One of these quick, intuitive songs is "Thoughts," where Charli floats with an electronic voice that threatens to blow everything away. Cook's high-energy production evokes being lost in space with alarms blaring all around. He calls it one of his favorites on the album. "When I made the instrumental, I didn't think that someone would be able to sing over it and command it, but as soon as she heard it, we were in the middle of recording something else and she wanted to record over it," he says. Charli proceeded to record two verses and a chorus in a snap. "She took this huge instrumental sound and made it really intimate and it feels like a huge stream of consciousness that just really sticks out."
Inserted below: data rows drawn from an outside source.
[config.mk]
export PLATFORM = sky130hd
export DESIGN_NAME = uart_rx_frame_ctrl
export DESIGN_NICKNAME = d
export VERILOG_FILES = /design/src/rtl/uart_rx_frame_ctrl.sv
export SDC_FILE = /design/constraint.sdc
export NUM_CORES = 1
export LEC_CHECK = 0
export ABC_AREA = 1
export BUFFER_PORTS_ARGS = -buffer_cell sky130_fd_sc_hd__buf_2
export CORE_UTILIZATION = 27
export DETAILED_ROUTE_END_ITERATION = 7
export GPL_ROUTABILITY_DRIVEN = 0
export SLEW_MARGIN = 10
export SYNTH_ARGS = -nofsm -noshare
export SYNTH_HDL_FRONTEND = slang
export SYNTH_SLANG_ARGS = --single-unit
[constraint.sdc]
create_clock -name clk -period 1.8 [get_ports clk]
set_input_delay 0.18 -clock clk [delete_from_list [all_inputs] [get_ports clk]]
set_output_delay 0.18 -clock clk [all_outputs]
set_load 0.03 [all_outputs]
<file path="src/rtl/sobel_pkg.sv">
// Shared defaults, FSM encoding and magnitude constants for the Sobel frame engine.
package sobel_pkg;

    localparam int DEF_WIDTH  = 150;
    localparam int DEF_HEIGHT = 150;
    localparam int DEF_ADDR_W = 15;
    localparam int DEF_PIX_W  = 8;

    localparam int MAG_W   = 12;
    localparam int G_W     = MAG_W - 1;
    localparam int MAG_SAT = 255;

    typedef enum logic [2:0] {
        IDLE,
        FETCH,
        CALC,
        WRITE,
        FIN
    } state_t;

endpackage

</file>
<file path="src/rtl/sobel_mag3x3.sv">
// Combinational 3x3 Sobel: |Gx|+|Gy| saturated to 8 bits, compared against a threshold.
module sobel_mag3x3
    import sobel_pkg::*;
#(
    parameter int PIX_W = DEF_PIX_W
) (
    input  logic [8:0][PIX_W-1:0] pix,
    input  logic [7:0]            threshold,
    output logic [7:0]            mag,
    output logic                  edge_bit
);

    logic [G_W-1:0]   gx;
    logic [G_W-1:0]   gy;
    logic [G_W-1:0]   ax;
    logic [G_W-1:0]   ay;
    logic [MAG_W-1:0] sum;

    always_comb begin
        gx = (G_W'(pix[2]) + (G_W'(pix[5]) << 1) + G_W'(pix[8]))
           - (G_W'(pix[0]) + (G_W'(pix[3]) << 1) + G_W'(pix[6]));
        gy = (G_W'(pix[6]) + (G_W'(pix[7]) << 1) + G_W'(pix[8]))
           - (G_W'(pix[0]) + (G_W'(pix[1]) << 1) + G_W'(pix[2]));
        // Gradients never reach -1024, so negation cannot overflow.
        ax  = gx[G_W-1] ? (G_W'(0) - gx) : gx;
        ay  = gy[G_W-1] ? (G_W'(0) - gy) : gy;
        sum = MAG_W'(ax) + MAG_W'(ay);
        mag = (sum > MAG_W'(MAG_SAT)) ? 8'(MAG_SAT) : sum[7:0];
        edge_bit = (mag > threshold);
    end

endmodule

</file>
<file path="src/rtl/sobel_frame_engine.sv">
// Raster-scans a grayscale frame, computes a thresholded Sobel bit per pixel and
// writes it to the edge buffer; border pixels are written as 0 without reads.
module sobel_frame_engine
    import sobel_pkg::*;
#(
    parameter int WIDTH  = DEF_WIDTH,
    parameter int HEIGHT = DEF_HEIGHT,
    parameter int ADDR_W = DEF_ADDR_W,
    parameter int PIX_W  = DEF_PIX_W
) (
    input  logic              clk,
    input  logic              rst,
    input  logic              start,
    input  logic [7:0]        threshold,
    output logic              busy,
    output logic              done,
    output logic [ADDR_W-1:0] rd_addr,
    input  logic [PIX_W-1:0]  rd_data,
    output logic [ADDR_W-1:0] wr_addr,
    output logic              wr_data,
    output logic              wr_en
);

    localparam logic [ADDR_W-1:0] W_A    = ADDR_W'(WIDTH);
    localparam logic [ADDR_W-1:0] LAST_C = ADDR_W'(WIDTH - 1);
    localparam logic [ADDR_W-1:0] LAST_R = ADDR_W'(HEIGHT - 1);
    localparam logic [ADDR_W-1:0] ONE    = ADDR_W'(1);

    state_t state, state_nxt;

    logic [ADDR_W-1:0]     row, col, row_base;
    logic [ADDR_W-1:0]     nxt_row, nxt_col, nxt_base;
    logic [ADDR_W-1:0]     win_row, win_addr, rd_hold;
    logic [3:0]            k;
    logic [1:0]            dc;
    logic [8:0][PIX_W-1:0] p;
    logic [7:0]            thr_r;
    logic                  edge_r;
    logic [7:0]            mag;
    logic                  edge_bit;
    logic                  last_pix;

    function automatic logic is_interior(input logic [ADDR_W-1:0] r, input logic [ADDR_W-1:0] c);
        return (r != '0) && (r != LAST_R) && (c != '0) && (c != LAST_C);
    endfunction

    sobel_mag3x3 #(.PIX_W(PIX_W)) u_mag (
        .pix       (p),
        .threshold (thr_r),
        .mag       (mag),
        .edge_bit  (edge_bit)
    );

    always_comb begin
        last_pix = (row == LAST_R) && (col == LAST_C);
        nxt_col  = (col == LAST_C) ? '0 : col + ONE;
        nxt_row  = (col == LAST_C) ? row + ONE : row;
        nxt_base = (col == LAST_C) ? row_base + W_A : row_base;
        win_addr = win_row + ADDR_W'(dc);
    end

    always_ff @(posedge clk) begin
        if (rst) state <= IDLE;
        else     state <= state_nxt;
    end

    always_comb begin
        state_nxt = state;
        case (state)
            IDLE:  if (start) state_nxt = is_interior('0, '0) ? FETCH : WRITE;
            FETCH: if (k == 4'd9) state_nxt = CALC;
            CALC:  state_nxt = WRITE;
            WRITE: begin
                if (last_pix)                           state_nxt = FIN;
                else if (is_interior(nxt_row, nxt_col)) state_nxt = FETCH;
                else                                    state_nxt = WRITE;
            end
            FIN:     state_nxt = IDLE;
            default: state_nxt = IDLE;
        endcase
    end

    // Window row pointer starts at addr(r-1, c-1) and steps +WIDTH every three issues.
    always_ff @(posedge clk) begin
        if (rst) begin
            row      <= '0;
            col      <= '0;
            row_base <= '0;
            win_row  <= '0;
            rd_hold  <= '0;
            k        <= '0;
            dc       <= '0;
            p        <= '0;
            thr_r    <= '0;
            edge_r   <= 1'b0;
        end else begin
            case (state)
                IDLE: if (start) begin
                    row      <= '0;
                    col      <= '0;
                    row_base <= '0;
                    win_row  <= '0 - W_A - ONE;
                    k        <= '0;
                    dc       <= '0;
                    thr_r    <= threshold;
                    edge_r   <= 1'b0;
                end
                FETCH: begin
                    k <= k + 4'd1;
                    if (k != 4'd9) begin
                        rd_hold <= win_addr;
                        if (dc == 2'd2) begin
                            dc      <= '0;
                            win_row <= win_row + W_A;
                        end else begin
                            dc <= dc + 2'd1;
                        end
                    end
                    // Data lags the address by one cycle; shift it in so p[0] ends up first.
                    if (k != 4'd0) p <= {rd_data, p[8:1]};
                end
                CALC: edge_r <= edge_bit && (mag != 8'd0);
                WRITE: if (!last_pix) begin
                    row      <= nxt_row;
                    col      <= nxt_col;
                    row_base <= nxt_base;
                    win_row  <= nxt_base + nxt_col - W_A - ONE;
                    k        <= '0;
                    dc       <= '0;
                    edge_r   <= 1'b0;
                end
                default: ;
            endcase
        end
    end

    always_comb begin
        busy    = (state == FETCH) || (state == CALC) || (state == WRITE);
        done    = (state == FIN);
        wr_en   = (state == WRITE);
        wr_data = (state == WRITE) && edge_r;
        wr_addr = row_base + col;
        rd_addr = ((state == FETCH) && (k != 4'd9)) ? win_addr : rd_hold;
    end

endmodule

</file>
Another similarly inspired song is "2099" which serves as a "more experimental electronic" and "darker" sequel to Charli and Sivan's nostalgic hit "1999." "After we completed the song, I asked him, 'I know "1999" is done, but should we get a bit weirder as well?'" Charli says. They did, twisting the sepia tones into something more primal and minimalistic. They "pull up, roll up, fuck up" and use "future" on the chorus like a war chant. It's the kind of creepy, aberrant vision we've come to expect from Charli. The future's selfish, and we're all longing for the sweet memory of the past and the music that inspired us.

Then there’s "Blame It on Your Love," a fresh collaboration with Lizzo that began as the woozy, experimental "Track 10" on Pop 2. But Charli says that it simply "didn't feel right" until Lizzo brought her contagious vibes and natured and bombastic touch. "Her energy while she's writing is exactly what you think," Charli says. "She's so effervescent and her vibe is really good."
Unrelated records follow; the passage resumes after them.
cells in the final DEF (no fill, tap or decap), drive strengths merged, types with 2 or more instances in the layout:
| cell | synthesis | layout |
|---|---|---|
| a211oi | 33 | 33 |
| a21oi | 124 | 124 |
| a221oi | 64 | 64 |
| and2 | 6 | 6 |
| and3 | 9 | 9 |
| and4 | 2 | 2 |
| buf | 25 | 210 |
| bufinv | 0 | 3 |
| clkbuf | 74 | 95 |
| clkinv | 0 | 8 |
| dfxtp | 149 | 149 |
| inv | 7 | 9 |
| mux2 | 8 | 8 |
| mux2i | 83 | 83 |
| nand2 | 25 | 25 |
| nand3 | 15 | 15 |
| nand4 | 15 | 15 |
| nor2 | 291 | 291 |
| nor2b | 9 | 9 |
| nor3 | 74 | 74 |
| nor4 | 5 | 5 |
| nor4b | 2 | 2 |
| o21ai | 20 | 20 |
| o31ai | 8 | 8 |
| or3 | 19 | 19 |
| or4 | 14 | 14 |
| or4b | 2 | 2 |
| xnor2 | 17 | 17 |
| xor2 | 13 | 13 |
### src/rtl/uart_tx_buffer_pkg.sv
// Shared UART definitions: transmitter FSM encodings, default baud divider and frame helpers.
// The receiver path imports the same package so both sides agree on encodings and timing.
package uart_tx_buffer_pkg;

  // 50 MHz system clock / 9600 baud
  localparam int unsigned DefaultBaudDiv = 5208;
  localparam int unsigned DataBits       = 8;

  typedef enum logic [2:0] {
    StIdle,
    StStart,
    StData,
    StParity,
    StStop
  } tx_state_e;

  // Even parity: the parity bit makes the total count of ones even
  function automatic logic even_parity(input logic [7:0] b);
    return ^b;
  endfunction

endpackage

### src/rtl/tx_fifo.sv
// Byte FIFO feeding the UART transmitter.
// Pointers wrap modulo DEPTH; full and empty come from the occupancy count alone.
module tx_fifo #(
  parameter int unsigned DEPTH = 4
) (
  input  logic                     CLK,
  input  logic                     RST,
  input  logic                     push,
  input  logic                     pop,
  input  logic [7:0]               din,
  output logic [7:0]               dout,
  output logic [$clog2(DEPTH):0]   count,
  output logic                     full,
  output logic                     empty
);

  localparam int unsigned AddrW = $clog2(DEPTH);
  localparam int unsigned CntW  = AddrW + 1;

  logic [7:0]       mem_q [DEPTH];
  logic [AddrW-1:0] wr_ptr_q;
  logic [AddrW-1:0] rd_ptr_q;
  logic [CntW-1:0]  count_q;
  logic             push_ok;
  logic             pop_ok;

  // A write into a full FIFO is dropped even if a pop happens in the same cycle
  assign push_ok = push && !full;
  assign pop_ok  = pop && !empty;

  assign count = count_q;
  assign full  = (count_q == CntW'(DEPTH));
  assign empty = (count_q == '0);
  assign dout  = mem_q[rd_ptr_q];

  // Storage array; no reset needed since pointers define which entries are valid
  always_ff @(posedge CLK) begin
    if (!RST && push_ok) begin
      mem_q[wr_ptr_q] <= din;
    end
  end

  // Pointer and occupancy bookkeeping
  always_ff @(posedge CLK) begin
    if (RST) begin
      wr_ptr_q <= '0;
      rd_ptr_q <= '0;
      count_q  <= '0;
    end else begin
      if (push_ok) wr_ptr_q <= wr_ptr_q + AddrW'(1);
      if (pop_ok)  rd_ptr_q <= rd_ptr_q + AddrW'(1);
      unique case ({push_ok, pop_ok})
        2'b10:   count_q <= count_q + CntW'(1);
        2'b01:   count_q <= count_q - CntW'(1);
        default: count_q <= count_q;
      endcase
    end
  end

endmodule

### src/rtl/uart_tx_buffer.sv
// Buffered UART transmitter: a small byte FIFO drained by an 8N1/8E1 serializer.
// Frames are sent back-to-back while the FIFO has data; TX and busy are registered.
module uart_tx_buffer
  import uart_tx_buffer_pkg::*;
#(
  parameter int unsigned BAUD_DIV = DefaultBaudDiv,
  parameter int unsigned DEPTH    = 4,
  parameter int unsigned PARITY   = 0
) (
  input  logic                   CLK,
  input  logic                   RST,
  input  logic [7:0]             data_in,
  input  logic                   wr_en,
  output logic                   full,
  output logic                   empty,
  output logic [$clog2(DEPTH):0] count,
  output logic                   overflow,
  output logic                   busy,
  output logic                   TX
);

  localparam logic [15:0] BaudLast = 16'(BAUD_DIV - 1);

  tx_state_e   state_q;
  logic [15:0] baud_cnt_q;
  logic [7:0]  shift_q;
  logic [2:0]  bit_idx_q;
  logic        par_q;
  logic        baud_done;
  logic        pop;
  logic [7:0]  fifo_dout;

  assign baud_done = (baud_cnt_q == BaudLast);

  // Pop the head byte when idle, or at the last STOP cycle so the next START follows directly
  assign pop = !empty && ((state_q == StIdle) || ((state_q == StStop) && baud_done));

  tx_fifo #(
    .DEPTH (DEPTH)
  ) u_fifo (
    .CLK   (CLK),
    .RST   (RST),
    .push  (wr_en),
    .pop   (pop),
    .din   (data_in),
    .dout  (fifo_dout),
    .count (count),
    .full  (full),
    .empty (empty)
  );

  // Sticky record of any write dropped because the FIFO was full
  always_ff @(posedge CLK) begin
    if (RST) begin
      overflow <= 1'b0;
    end else if (wr_en && full) begin
      overflow <= 1'b1;
    end
  end

  // Frame FSM with baud timing, shift register and registered line outputs
  always_ff @(posedge CLK) begin
    if (RST) begin
      state_q    <= StIdle;
      baud_cnt_q <= '0;
      shift_q    <= '0;
      bit_idx_q  <= '0;
      par_q      <= 1'b0;
      TX         <= 1'b1;
      busy       <= 1'b0;
    end else begin
      unique case (state_q)
        StIdle: begin
          if (!empty) begin
            shift_q    <= fifo_dout;
            par_q      <= even_parity(fifo_dout);
            baud_cnt_q <= '0;
            TX         <= 1'b0;
            busy       <= 1'b1;
            state_q    <= StStart;
          end
        end
        StStart: begin
          if (baud_done) begin
            baud_cnt_q <= '0;
            TX         <= shift_q[0];
            shift_q    <= {1'b0, shift_q[7:1]};
            bit_idx_q  <= '0;
            state_q    <= StData;
          end else begin
            baud_cnt_q <= baud_cnt_q + 16'd1;
          end
        end
        StData: begin
          if (baud_done) begin
            baud_cnt_q <= '0;
            if (bit_idx_q == 3'(DataBits - 1)) begin
              if (PARITY != 0) begin
                TX      <= par_q;
                state_q <= StParity;
              end else begin
                TX      <= 1'b1;
                state_q <= StStop;
              end
            end else begin
              TX        <= shift_q[0];
              shift_q   <= {1'b0, shift_q[7:1]};
              bit_idx_q <= bit_idx_q + 3'd1;
            end
          end else begin
            baud_cnt_q <= baud_cnt_q + 16'd1;
          end
        end
        StParity: begin
          if (baud_done) begin
            baud_cnt_q <= '0;
            TX         <= 1'b1;
            state_q    <= StStop;
          end else begin
            baud_cnt_q <= baud_cnt_q + 16'd1;
          end
        end
        StStop: begin
          if (baud_done) begin
            baud_cnt_q <= '0;
            if (!empty) begin
              shift_q <= fifo_dout;
              par_q   <= even_parity(fifo_dout);
              TX      <= 1'b0;
              state_q <= StStart;
            end else begin
              busy    <= 1'b0;
              state_q <= StIdle;
            end
          end else begin
            baud_cnt_q <= baud_cnt_q + 16'd1;
          end
        end
        default: begin
          state_q <= StIdle;
          TX      <= 1'b1;
          busy    <= 1'b0;
        end
      endcase
    end
  end

endmodule
### config.mk
export PLATFORM = sky130hd
export DESIGN_NAME = uart_tx_buffer
export DESIGN_NICKNAME = d
export VERILOG_FILES = /design/src/rtl/uart_tx_buffer_pkg.sv /design/src/rtl/tx_fifo.sv /design/src/rtl/uart_tx_buffer.sv
export SDC_FILE = /design/constraint.sdc
export NUM_CORES = 1
export LEC_CHECK = 0
export ABC_AREA = 1
export ABC_CLOCK_PERIOD_IN_PS = 3200
export BUFFER_PORTS_ARGS = -buffer_cell sky130_fd_sc_hd__buf_2
export CAP_MARGIN = 25
export CORE_MARGIN = 2
export CORE_UTILIZATION = 60
export CTS_CLUSTER_SIZE = 8
export DETAILED_ROUTE_END_ITERATION = 10
export PLACE_DENSITY_LB_ADDON = 0.12
export SLEW_MARGIN = 20
export SYNTH_ARGS = -nofsm -noshare
export SYNTH_HDL_FRONTEND = slang
export SYNTH_SLANG_ARGS = --single-unit
### constraint.sdc
create_clock -name CLK -period 3.2 [get_ports CLK]
set_input_delay 0.32 -clock CLK [delete_from_list [all_inputs] [get_ports CLK]]
set_output_delay 0.32 -clock CLK [all_outputs]
set_load 0.1 [all_outputs]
The seismic "Shake It," meanwhile, finds Charli re-teaming with some past collaborators; rapper CupcakKe, chameleonic artist Brooke Candy, and drag-queen singer Pabllo Vittar all appear alongside New Orleans bounce legend Big Freedia. Charli especially looked forward to connecting with Freedia's explosive and unrestrained energy for the first time. "I don't really have a huge part on that song actually," she says. "I wanted them to all do their thing because they are all some of my favorite artists and I wanted them to kill the track, which they all do." Big Freedia was similarly eager to make things happen, saying via email that Charli "thinks outside the box" and is "fierce." The result of the dynamic team-up is a moist, temperate atmosphere of breathless chants and distorted, Terminator-like metallic screeches. The beat drops with a vicious snap, and the quartet issue commands in their unique ways to move your body. There's nothing left to do but give in.

Of everything on the massive album though, Charli's most amped for fans to dive into opener "Next Level Charli," a victorious song for her diehards that live and die by the XCX. It's like driving with the top down as a slight rain shower tickles your smiling teeth. "I feel like it's our anthem. It's about us going out, getting a little fucked up, feeling bossy and braggy,” she says. "It's about playing music fucking loud in your car on the way to the party about to have the best night of your life. I feel like that's what I do and that's what they do, so that song is for them."